- Location within the regional unit
- Peta Location within Greece
- Coordinates: 39°10′N 21°02′E﻿ / ﻿39.167°N 21.033°E
- Country: Greece
- Administrative region: Epirus
- Regional unit: Arta
- Municipality: Nikolaos Skoufas

Area
- • Municipal unit: 105.6 km^{2} (40.8 sq mi)

Population (2021)
- • Municipal unit: 4,604
- • Municipal unit density: 43.60/km^{2} (112.9/sq mi)
- • Community: 4,006
- Time zone: UTC+2 (EET)
- • Summer (DST): UTC+3 (EEST)
- Vehicle registration: ΑΤ

= Peta, Greece =

Peta (Πέτα) is a town and a former municipality in the Arta regional unit, Epirus, northwestern Greece. Since the 2011 local government reform, it is part of the municipality of Nikolaos Skoufas, of which it is the seat and a municipal unit. The municipal unit has an area of 105.571 km^{2}. Peta is located north of Amfilochia, northeast of Arta, south-southeast of Ioannina and east of Preveza. The Arachthos River and its reservoir lies to the northwest.

==Subdivisions==
The municipal unit Peta is subdivided into the following communities (constituent villages in brackets):
- Peta (Peta, Agios Dimitrios, Amfithea, Ano Agioi Anargyroi, Kleisto, Neochoraki, Pournari)
- Markiniada (Markiniada, Diasella, Zygos, Megkla, Melates)
- Megarchi

==Population==

| Year | Town population | Community population | Municipal unit population |
|---|---|---|---|
| 1981 | - | 3,515 | - |
| 1991 | 1,807 | - | 4,771 |
| 2001 | 1,916 | 3,896 | 4,904 |
| 2011 | 1,563 | 4,105 | 4,781 |
| 2021 | 1,443 | 4,006 | 4,604 |

==History==
The battle of Peta took place in 1822 during the Greek War of Independence.
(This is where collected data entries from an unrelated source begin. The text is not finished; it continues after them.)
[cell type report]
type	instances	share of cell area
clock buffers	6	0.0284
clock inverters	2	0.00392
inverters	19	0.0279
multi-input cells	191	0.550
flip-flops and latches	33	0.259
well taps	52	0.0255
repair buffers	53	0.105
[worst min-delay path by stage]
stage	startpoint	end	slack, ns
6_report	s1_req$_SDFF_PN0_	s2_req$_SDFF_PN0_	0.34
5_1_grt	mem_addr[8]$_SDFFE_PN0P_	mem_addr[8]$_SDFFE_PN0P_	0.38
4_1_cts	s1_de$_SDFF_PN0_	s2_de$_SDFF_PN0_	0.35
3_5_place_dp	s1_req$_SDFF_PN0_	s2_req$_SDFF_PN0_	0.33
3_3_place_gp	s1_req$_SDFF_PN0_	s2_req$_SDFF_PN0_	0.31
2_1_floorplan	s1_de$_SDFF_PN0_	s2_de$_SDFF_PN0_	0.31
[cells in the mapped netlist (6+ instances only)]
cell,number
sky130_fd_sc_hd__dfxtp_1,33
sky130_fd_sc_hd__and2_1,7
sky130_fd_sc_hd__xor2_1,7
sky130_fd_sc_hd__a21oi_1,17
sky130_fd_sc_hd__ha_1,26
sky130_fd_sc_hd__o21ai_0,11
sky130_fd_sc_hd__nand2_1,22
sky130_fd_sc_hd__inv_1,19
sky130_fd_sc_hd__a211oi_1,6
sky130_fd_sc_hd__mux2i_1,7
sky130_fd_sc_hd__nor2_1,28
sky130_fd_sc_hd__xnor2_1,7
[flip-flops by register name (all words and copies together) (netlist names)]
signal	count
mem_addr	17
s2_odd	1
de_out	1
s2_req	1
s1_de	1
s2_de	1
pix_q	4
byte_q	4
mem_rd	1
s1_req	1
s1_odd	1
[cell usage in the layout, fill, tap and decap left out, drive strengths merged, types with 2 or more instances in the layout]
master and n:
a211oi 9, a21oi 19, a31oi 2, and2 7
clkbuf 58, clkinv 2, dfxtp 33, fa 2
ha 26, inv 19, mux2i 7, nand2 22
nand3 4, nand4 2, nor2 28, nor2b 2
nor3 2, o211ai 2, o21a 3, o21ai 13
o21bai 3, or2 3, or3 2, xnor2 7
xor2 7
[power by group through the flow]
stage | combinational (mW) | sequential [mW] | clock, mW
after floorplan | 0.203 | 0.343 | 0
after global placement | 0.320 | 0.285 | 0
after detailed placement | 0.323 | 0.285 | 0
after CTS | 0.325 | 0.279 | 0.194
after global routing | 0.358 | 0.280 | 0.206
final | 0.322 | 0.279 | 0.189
--- src/rtl/pdac_pkg.sv ---
// Shared constants and types for the parallel DAC front end.
package pdac_pkg;
    localparam int CODE_W = 8;
    typedef logic [CODE_W-1:0] code_t;
endpackage

--- src/rtl/pdac_sync.sv ---
// Multi-stage synchronizer for a vector of asynchronous inputs.
// Assumes each bit is sampled on its own; the reset value is applied synchronously.
module pdac_sync #(
    parameter int W       = 1,
    parameter int STAGES  = 2,
    parameter logic RST_V = 1'b1
) (
    input  logic         clk,
    input  logic         rst_n,
    input  logic [W-1:0] d,
    output logic [W-1:0] q
);
    logic [W-1:0] stg [STAGES];

    genvar i;
    generate
        for (i = 0; i < STAGES; i++) begin : g_stage
            // Shift the input one stage further along the chain.
            always_ff @(posedge clk) begin
                if (!rst_n) stg[i] <= {W{RST_V}};
                else        stg[i] <= (i == 0) ? d : stg[(i == 0) ? 0 : i-1];
            end
        end
    endgenerate

    assign q = stg[STAGES-1];
endmodule

--- src/rtl/pdac_clr_ctl.sv ---
// Clear conditioner: asserts at once when clr_n falls, with no clock needed,
// and releases only after CLR_STAGES rising clock edges with clr_n high.
module pdac_clr_ctl #(
    parameter int CLR_STAGES = 2
) (
    input  logic clk,
    input  logic clr_n,
    output logic clr_act
);
    logic [CLR_STAGES-1:0] sh;

    // Set on the asynchronous assert; shift zeros in to release.
    always_ff @(posedge clk or negedge clr_n) begin
        if (!clr_n) sh <= '1;
        else        sh <= {sh[CLR_STAGES-2:0], 1'b0};
    end

    assign clr_act = sh[CLR_STAGES-1];
endmodule
## src/rtl/sr_exit_pkg.sv

```systemverilog
// Package: shared phase encoding for the self-refresh exit sequencer.
// Assumes: consumers only compare against the named values.
package sr_exit_pkg;

    typedef enum logic [2:0] {
        PH_IN_SR    = 3'd0,
        PH_WAIT_XS  = 3'd1,
        PH_ZQCL     = 3'd2,
        PH_WAIT_DLL = 3'd3,
        PH_READY    = 3'd4
    } sr_phase_e;

endpackage

```

## src/rtl/sr_down_timer.sv

```systemverilog
// Module: loadable down-counter used for every delay in the sequencer.
// Loading value L makes busy high for exactly L cycles after the load edge;
// last flags the final busy cycle. A load wins over counting.
// Assumes: load_val is meaningful only in the cycle load is high.
module sr_down_timer #(
    parameter int W = 8
) (
    input  logic         clk,
    input  logic         rst_n,
    input  logic         load,
    input  logic [W-1:0] load_val,
    output logic         busy,
    output logic         last
);

    logic [W-1:0] cnt_q;

    // count register: reload on request, otherwise drain towards zero
    always_ff @(posedge clk) begin
        if (!rst_n) begin
            cnt_q <= '0;
        end else if (load) begin
            cnt_q <= load_val;
        end else if (cnt_q != '0) begin
            cnt_q <= cnt_q - 1'b1;
        end
    end

    // status decode
    always_comb begin
        busy = (cnt_q != '0);
        last = (cnt_q == W'(1));
    end

    // once in its final cycle with no reload, the timer must be idle next
    assert_timer_drain_R7: assert property (@(posedge clk) disable iff (!rst_n)
        (last && !load) |=> !busy);

endmodule

```

## src/rtl/sr_exit_fsm.sv

```systemverilog
// Module: phase machine for the self-refresh exit.
// Moves IN_SR -> WAIT_XS -> ZQCL -> (WAIT_DLL) -> READY and back to IN_SR on
// sr_enter. It issues the timer loads and a registered one-cycle ZQ strobe.
// Assumes: the ZQ timer is loaded with at least 1, and tXS is at least 3.
module sr_exit_fsm
    import sr_exit_pkg::*;
(
    input  logic      clk,
    input  logic      rst_n,
    input  logic      exit_req,
    input  logic      sr_enter,
    input  logic      xs_busy,
    input  logic      xs_last,
    input  logic      zq_busy,
    input  logic      zq_last,
    input  logic      dll_busy,
    input  logic      dll_last,
    output sr_phase_e phase_q,
    output logic      xs_load,
    output logic      zq_load,
    output logic      dll_load,
    output logic      zq_strobe_q
);

    sr_phase_e phase_d;
    logic      dll_done_next;

    // the data delay counter will read zero after the coming edge
    always_comb dll_done_next = !dll_busy || dll_last;

    // next-phase and timer-load decode
    always_comb begin
        phase_d  = phase_q;
        xs_load  = 1'b0;
        zq_load  = 1'b0;
        dll_load = 1'b0;
        unique case (phase_q)
            PH_IN_SR: begin
                if (exit_req) begin
                    phase_d  = PH_WAIT_XS;
                    xs_load  = 1'b1;
                    dll_load = 1'b1;
                end
            end
            PH_WAIT_XS: begin
                if (xs_last) begin
                    phase_d = PH_ZQCL;
                    zq_load = 1'b1;
                end
            end
            PH_ZQCL: begin
                if (zq_last) begin
                    phase_d = dll_done_next ? PH_READY : PH_WAIT_DLL;
                end
            end
            PH_WAIT_DLL: begin
                if (dll_done_next) begin
                    phase_d = PH_READY;
                end
            end
            PH_READY: begin
                if (sr_enter) begin
                    phase_d = PH_IN_SR;
                end
            end
            default: phase_d = PH_IN_SR;
        endcase
    end

    // phase register and strobe on entry to calibration
    always_ff @(posedge clk) begin
        if (!rst_n) begin
            phase_q     <= PH_IN_SR;
            zq_strobe_q <= 1'b0;
        end else begin
            phase_q     <= phase_d;
            zq_strobe_q <= (phase_q != PH_ZQCL) && (phase_d == PH_ZQCL);
        end
    end

    assert_sr_hold_R8: assert property (@(posedge clk) disable iff (!rst_n)
        (phase_q == PH_IN_SR && !exit_req) |=> phase_q == PH_IN_SR);

    assert_xs_running_R2: assert property (@(posedge clk) disable iff (!rst_n)
        (phase_q == PH_WAIT_XS) |-> xs_busy);

    assert_strobe_single_R2: assert property (@(posedge clk) disable iff (!rst_n)
        zq_strobe_q |=> !zq_strobe_q);

    assert_strobe_in_zq_R4: assert property (@(posedge clk) disable iff (!rst_n)
        zq_strobe_q |-> (phase_q == PH_ZQCL && zq_busy));

    assert_ready_after_dll_R5: assert property (@(posedge clk) disable iff (!rst_n)
        (phase_q == PH_READY) |-> !dll_busy);

endmodule

```

## src/rtl/sr_permit_gate.sv

```systemverilog
// Module: turns the exit phase and the MRS spacing window into the per-class
// command permits. Purely combinational.
// Assumes: phase and mrs_busy come straight from registers.
module sr_permit_gate
    import sr_exit_pkg::*;
(
    input  sr_phase_e phase,
    input  logic      mrs_busy,
    output logic      permit_cmd,
    output logic      permit_rdwr
);

    logic phase_cmd;
    logic phase_rdwr;

    // per-phase permission, before the MRS window is applied
    always_comb begin
        phase_cmd  = (phase == PH_WAIT_DLL) || (phase == PH_READY);
        phase_rdwr = (phase == PH_READY);
    end

    // an open MRS window overrides every class
    always_comb begin
        permit_cmd  = phase_cmd  && !mrs_busy;
        permit_rdwr = phase_rdwr && !mrs_busy;
    end

endmodule

```

## src/rtl/sr_exit_seq.sv

```systemverilog
// Module: top of the self-refresh exit sequencer.
// Builds tXS from the refresh time plus the clamped offset, and the MRS
// spacing from a base plus the programmed gap. It runs the data delay timer
// from the exit request, alongside the phase machine.
// Assumes: the configuration inputs are stable around their sampling edges.
module sr_exit_seq
    import sr_exit_pkg::*;
#(
    parameter int TRFC_W   = 9,
    parameter int OFS_W    = 4,
    parameter int OFS_MIN  = 3,
    parameter int OFS_MAX  = 11,
    parameter int ZQ_W     = 10,
    parameter int DLL_W    = 12,
    parameter int MOD_W    = 4,
    parameter int MOD_BASE = 8
) (
    input  logic              clk,
    input  logic              rst_n,
    input  logic              exit_req,
    input  logic              sr_enter,
    input  logic              mrs_issue,
    input  logic [TRFC_W-1:0] cfg_trfc,
    input  logic [OFS_W-1:0]  cfg_xs_ofs,
    input  logic [ZQ_W-1:0]   cfg_zq_cycles,
    input  logic [DLL_W-1:0]  cfg_dll_cycles,
    input  logic [MOD_W-1:0]  cfg_mrs_gap,
    output logic              permit_cmd,
    output logic              permit_rdwr,
    output logic              zqcl_strobe
);

    localparam int XS_W    = ((TRFC_W > OFS_W) ? TRFC_W : OFS_W) + 1;
    localparam int MRS_MAX = MOD_BASE + (1 << MOD_W) - 1;
    localparam int MRS_W   = $clog2(MRS_MAX + 1);

    sr_phase_e          phase;
    logic [OFS_W-1:0]   ofs_eff;
    logic [XS_W-1:0]    xs_val;
    logic [ZQ_W-1:0]    zq_val;
    logic [MRS_W-1:0]   mrs_val;
    logic xs_load, zq_load, dll_load;
    logic xs_busy, xs_last, zq_busy, zq_last, dll_busy, dll_last;
    logic mrs_busy, mrs_last;

    // offset clamp and delay arithmetic
    always_comb begin
        if (cfg_xs_ofs < OFS_W'(OFS_MIN)) begin
            ofs_eff = OFS_W'(OFS_MIN);
        end else if (cfg_xs_ofs > OFS_W'(OFS_MAX)) begin
            ofs_eff = OFS_W'(OFS_MAX);
        end else begin
            ofs_eff = cfg_xs_ofs;
        end
        xs_val  = XS_W'(cfg_trfc) + XS_W'(ofs_eff);
        zq_val  = (cfg_zq_cycles == '0) ? ZQ_W'(1) : cfg_zq_cycles;
        mrs_val = MRS_W'(MOD_BASE) + MRS_W'(cfg_mrs_gap);
    end

    sr_down_timer #(.W(XS_W)) u_xs_timer (
        .clk(clk), .rst_n(rst_n), .load(xs_load), .load_val(xs_val),
        .busy(xs_busy), .last(xs_last)
    );

    sr_down_timer #(.W(ZQ_W)) u_zq_timer (
        .clk(clk), .rst_n(rst_n), .load(zq_load), .load_val(zq_val),
        .busy(zq_busy), .last(zq_last)
    );

    sr_down_timer #(.W(DLL_W)) u_dll_timer (
        .clk(clk), .rst_n(rst_n), .load(dll_load), .load_val(cfg_dll_cycles),
        .busy(dll_busy), .last(dll_last)
    );

    sr_down_timer #(.W(MRS_W)) u_mrs_timer (
        .clk(clk), .rst_n(rst_n), .load(mrs_issue), .load_val(mrs_val),
        .busy(mrs_busy), .last(mrs_last)
    );

    sr_exit_fsm u_fsm (
        .clk(clk), .rst_n(rst_n), .exit_req(exit_req), .sr_enter(sr_enter),
        .xs_busy(xs_busy), .xs_last(xs_last), .zq_busy(zq_busy), .zq_last(zq_last),
        .dll_busy(dll_busy), .dll_last(dll_last), .phase_q(phase),
        .xs_load(xs_load), .zq_load(zq_load), .dll_load(dll_load),
        .zq_strobe_q(zqcl_strobe)
    );

    sr_permit_gate u_gate (
        .phase(phase), .mrs_busy(mrs_busy),
        .permit_cmd(permit_cmd), .permit_rdwr(permit_rdwr)
    );

    assert_mrs_blocks_R7: assert property (@(posedge clk) disable iff (!rst_n)
        mrs_issue |=> (!permit_cmd && !permit_rdwr));

    assert_mrs_release_R7: assert property (@(posedge clk) disable iff (!rst_n)
        (mrs_last && !mrs_issue && phase == PH_READY && !sr_enter) |=> permit_rdwr);

    assert_data_implies_cmd_R9: assert property (@(posedge clk) disable iff (!rst_n)
        permit_rdwr |-> permit_cmd);

    assert_no_permit_in_zq_R4: assert property (@(posedge clk) disable iff (!rst_n)
        zqcl_strobe |-> !permit_cmd);

endmodule

```

## config.mk

```make
export PLATFORM = sky130hd
export DESIGN_NAME = sr_exit_seq
export DESIGN_NICKNAME = d
export VERILOG_FILES = /design/src/rtl/sr_exit_pkg.sv /design/src/rtl/sr_down_timer.sv /design/src/rtl/sr_exit_fsm.sv /design/src/rtl/sr_permit_gate.sv /design/src/rtl/sr_exit_seq.sv
export SDC_FILE = /design/constraint.sdc
export NUM_CORES = 1
export LEC_CHECK = 0
export BUFFER_PORTS_ARGS = -buffer_cell sky130_fd_sc_hd__clkbuf_2
export CORE_ASPECT_RATIO = 0.75
export CORE_MARGIN = 3
export CORE_UTILIZATION = 61
export DETAILED_ROUTE_END_ITERATION = 16
export HOLD_SLACK_MARGIN = 0.02
export PLACE_DENSITY_LB_ADDON = 0.15
export SLEW_MARGIN = 20
export SYNTH_ARGS = -nofsm -noshare
export SYNTH_HDL_FRONTEND = slang
export SYNTH_SLANG_ARGS = --single-unit
export TNS_END_PERCENT = 100
```

## constraint.sdc

```tcl
create_clock -name clk -period 2.93 [get_ports clk]
set_input_delay 0.586 -clock clk [delete_from_list [all_inputs] [get_ports clk]]
set_output_delay 0.586 -clock clk [all_outputs]
set_load 0.03 [all_outputs]
```

# Yosys cells after proc, flatten, opt, wreduce, memory -nomap -nowiden
# Index checks and enable logic that the tools add are counted.
# word_totals
ff_bits,41
inputBits,44
output_inout_bits,3
elab_cells,62
# classes
n_addsub,6
magnitude_cmp,2
n_eq_ne,9
muxes,22
n_reduce_logical,17
# ops
operator,n
2-to-1 mux 10 bit,5
2-to-1 mux 12 bit,2
"equality test 10 x 1 -> 1 bit, second input constant",2
nonzero test 10 bit,2
"subtractor 10 x 1 -> 10 bit, second input constant",2
2-to-1 mux 3 bit,6
case mux 3 bit (5 select lines),1
"equality test 12 x 1 -> 1 bit, second input constant",1
nonzero test 12 bit,1
"subtractor 12 x 1 -> 12 bit, second input constant",1
adder 9 x 4 -> 10 bit,1
logical NOT 10 bit,1
2-to-1 mux 5 bit,2
"equality test 3 x 2 -> 1 bit, second input constant",3
2-to-1 mux 4 bit,2
nonzero test 2 bit,4
"adder 4 x 4 -> 5 bit, first input constant",1
nonzero test 5 bit,1
"subtractor 5 x 1 -> 5 bit, second input constant",1
"> comparator 4 bit, second input constant",1
"less-than comparator 4 x 2 -> 1 bit, second input constant",1
2-to-1 mux 1 bit,4
"equality test 3 x 1 -> 1 bit, second input constant",1
"equality test 3 bit, second input constant",1
other kinds (5),9

# Logic depth before layout (Yosys ltp)
# logic_depth
ltp_word,8
depth_mapped,10
depth_no_buf,10

# By module
# Synthesis repeated with hierarchy kept, for this count alone.
# unflattened
hier_cells,356
area_unflattened_um2,2954.1
# by_module_without_submodules
mod,instances,cells_each,area_per_inst_um2,seq_area_each_um2
sr_down_timer at u_xs_timer ...,2,72,603.1,200.2
sr_down_timer at u_dll_timer,1,89,780.7,240.2
sr_exit_seq,1,55,394.1,0.0
sr_down_timer at u_mrs_timer,1,35,302.8,100.1
sr_exit_fsm,1,30,234.0,80.1
sr_permit_gate,1,3,36.3,0.0

# Least setup slack after synthesis
# Ideal clock, no wire load.
# synth_path
kind,register to output
startpoint,reg u_mrs_timer.cnt_q[0]
endpoint,out permit_cmd
t_arrival_ns,2.022
required_ns,2.344
path_slack_ns,0.322
path_stages_with_launch,5
n_path_buf,0
cell_sequence,dfxtp_1 > inv_1 > ha_1 > nor4b_1 > a21boi_0
# synth_via
elab_chain_cells,3
# synth_rtl
element,line_no,rtl
from (decl),sr_down_timer.sv:16,logic [W-1:0] cnt_q;
from (signal assigned),sr_down_timer.sv:23,cnt_q <= load_val;
from (signal assigned),sr_down_timer.sv:25,cnt_q <= cnt_q - 1'b1;
nonzero test 5 bit,sr_down_timer.sv:31,busy = (cnt_q != '0);
logical NOT 1 bit,sr_permit_gate.sv:24,permit_cmd = phase_cmd && !mrs_busy;
logical AND 1 bit,sr_permit_gate.sv:24,
to (decl),sr_exit_seq.sv:28,"output logic permit_cmd,"
# No other way between the ends.

# Final worst setup path
# Ends and elaborated chain as after synthesis.

==> flow_summary.ini <==
[logic_synthesis]
synthMostInstantiatedCell = dfxtp_1
synthTopCellsByArea = dfxtp_1, ha_1, xnor2_1, nand2_1, nor2_1
ys.flop_type = dfxtp_1
netlist_top_cells_count = dfxtp_1, nand2_1, nor2_1, a21oi_1, inv_1
synth-edff-count = 0
seq_area_frac_synth_pct = 30.6
yosysWarnings = 0
synth-seq-cells = 41
synthCells = 346
syn-num-nets = 406
synth.distinct_cells = 51
synth-async-reset-ratio_pct = 0
syn_area_um2 = 2680
syn_area_per_cell_um2 = 7.74
yosysTopAreaCell = dfxtp_1
yosysTopAreaCellShare_pct = 30.6

[power]
power_density_nw_per_um2 = 795
finalPower_uw = 2430
power.leakage_uw = 0.00132
vdd_drop_max_v = 0.000370

[floorplanning]
coreArea_um2 = 4130
num_rows = 20
dieHeight_um = 63.4
die-area_um2 = 5230
die_x_um = 82.5
io-pin-count = 47
start_util_pct = 64.9

[route]
drtPass1Iterations = 5
drcViolationCount = 0
postRouteAntennaNets = 0
routed_wl_um = 6540
via_count = 2688
drt_iter0_drc = 186
vias_per_cell = 6.03
wl_per_cell_um = 14.7

[worst_hold_path]
hp-class = in2reg

[place]
dp.final_hpwl_um = 4820
portBuffers = 46
placed_area_um2 = 2960
place_congestion = 0.865
preCtsSetupSlack_ns = 0.465

[flow_run]
drv_cap = 0

[sta]
setup_viol = 0
min_period_over_period_pct = 79.6
hold_viol_final = 0
worst_slack_ns = 0.599
period_needed_ns = 2.33
rsz0062_at_grt = false
fin_tns_setup_ns = 0
drv_slew = 0
fmax_mhz = 429
tightest_slew_ns = 0.670
finClkSkew_ns = 0.00380
max_slew_margin_pct = 55.0

[cells_and_area]
drive_gt1_share_pct = 16.4
antennaDiodeCount = 0
area_delta_synth_final_pct = 14.3
final_cell_area_um2 = 3060
nets = 451

[setup_path]
cp_data_required_time_ns = 2.34
path_class = reg2out
cp.arrival_ns = 1.75
start_kind = register
r2r_setup_slack_ns = 0.76
critPathCaptureType = primary output
crit_fanout = 3

[global_route]
antenna_found_initial = 0
overflow = 0
track_usage_pct = 26.5
grt_pass1_wl_um = 11100
grt_pass1_vias = 2558
grt_max_degree = 24

[clock_tree]
cts_tree = done
clkTransAtPathRegs_ns = 0.08
postCtsSetupRepairBufs = 0
clk_latency_ns = 0.29
ctsRootBufferMaster = clkbuf_8
cts_buffer_depth = 2
cts.sinks = 41
cts_made_buffers = 5
postCtsHoldBufs = 0
cts_resized = 0
htreeDepth = 2

[status]
outcome = finished clean
-- final timing paths --
path                                            from                                  to  depth (start not counted)
setup reg to reg   u_dll_timer.cnt_q[0]$_SDFFE_PN0P_   u_dll_timer.cnt_q[7]$_SDFFE_PN0P_                          7
setup / recovery   u_mrs_timer.cnt_q[0]$_SDFFE_PN0P_                          permit_cmd                          5
hold reg to reg   u_dll_timer.cnt_q[11]$_SDFFE_PN0P_  u_dll_timer.cnt_q[11]$_SDFFE_PN0P_                          2
hold / removal                     cfg_dll_cycles[3]   u_dll_timer.cnt_q[3]$_SDFFE_PN0P_                          3
-- power by group --
part / internal, uW / total (uW) / switching [uW] / leakage (uW)
combinational: 514 / 1120 / 607 / 0.000927
sequential: 702 / 866 / 164 / 0.000339
clock: 248 / 447 / 199 / 0.0000540
total: 1460 / 2430 / 969 / 0.00132
-- stage by stage --
stage                     std cells  util, %  hold slack [ns]
after floorplan                 346        -            0.465
after global placement          439     71.6            0.494
after detailed placement        439     71.6            0.516
after CTS                       446     74.2            0.505
after global routing            446     74.2            0.508
final                           446     74.2            0.504
-- placed cells by master, fill, tap and decap left out, drive strengths merged, types with 2 or more instances in the layout --
cell,synthesis,final
nor3b,3,3
clkbuf,11,51
and3,2,2
dfxtp,41,41
o211ai,4,4
mux2i,3,3
or3,5,5
nand2,32,32
nor3,18,18
buf,2,5
a211oi,9,9
a21oi,23,23
a31oi,6,6
inv,20,20
nand4b,3,3
xnor2,14,14
o21ai,20,20
nor4,10,10
or4,6,6
a21o,2,2
nand2b,5,5
nor2,32,32
o31ai,2,2
nand3,15,15
nor2b,7,7
a22oi,2,2
xor2,10,10
nand4,5,5
mux2,2,2
ha,15,15
-- registers in the layout (all words and copies together) (netlist names) --
register,cells
u_dll_timer.cnt_q,12
u_xs_timer.cnt_q,10
u_fsm.phase_q,3
u_fsm.zq_strobe_q,1
u_zq_timer.cnt_q,10
u_mrs_timer.cnt_q,5
-- worst max-delay path: stages (launching register included) --
cell and delay (ns):
dfxtp_1 0.32, inv_1 0.11, ha_1 0.18, nor4b_1 0.39, a21boi_0 0.23, clkbuf_2 0.23
-- routing by layer --
| metal | up-vias | share of wire [%] | GRT usage [%] |
|---|---|---|---|
| li1 | 1335 | - | - |
| met1 | 1241 | 46 | 35.6 |
| met3 | 9 | 7.8 | 4.86 |
| met5 | - | 0 | 0 |
| met4 | 0 | 1.2 | 7.14 |
| met2 | 103 | 45 | 43.2 |
-- area by class of cell --
class	count	area, um^2
Multi-Input combinational cell	272	1730
Fill cell	343	1070
Sequential cell	41	821
Timing Repair Buffer	51	268
Inverter	20	75.1
Clock buffer	5	68.8
Tap cell	55	68.8
Clock inverter	2	35.0
-- logic make-up (layout without fill, tap and decap cells) --
logic type | Yosys count | in the layout | share of synthesized area [%]
xor+xnor | 24 | 24 | 7.85
mux | 5 | 5 | 1.96
fa+ha+maj | 16 | 16 | 7.75
compound gates | 79 | 79 | 18.4
simple gates | 148 | 148 | 28.4
buf+inv | 33 | 78 | 4.95
flops | 41 | 41 | 30.6
Note: power is estimated with default switching activity, not from simulation.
The Ottoman ruled the region until 1881. The tract of land northwest of Peta remained in Ottoman hands until the Balkan Wars of 1913. Its economy slowly improved. The Battle of Peta is a milestone in the history of Europe, because for the first time European citizens from many different countries, who had been hostile to each other until then, came together to fight under the same flag for the same common values that make up the European civilisation. They are called Philhellenes (meaning: friends of Greeks).

== Notable people ==
- Nikos Rizos (1924–1999), actor

== Monuments ==
A memorial monument of the Battle of Peta is located on a cliff. The Holy Church of Saint George was built in 1850 and has been characterized as a protected monument.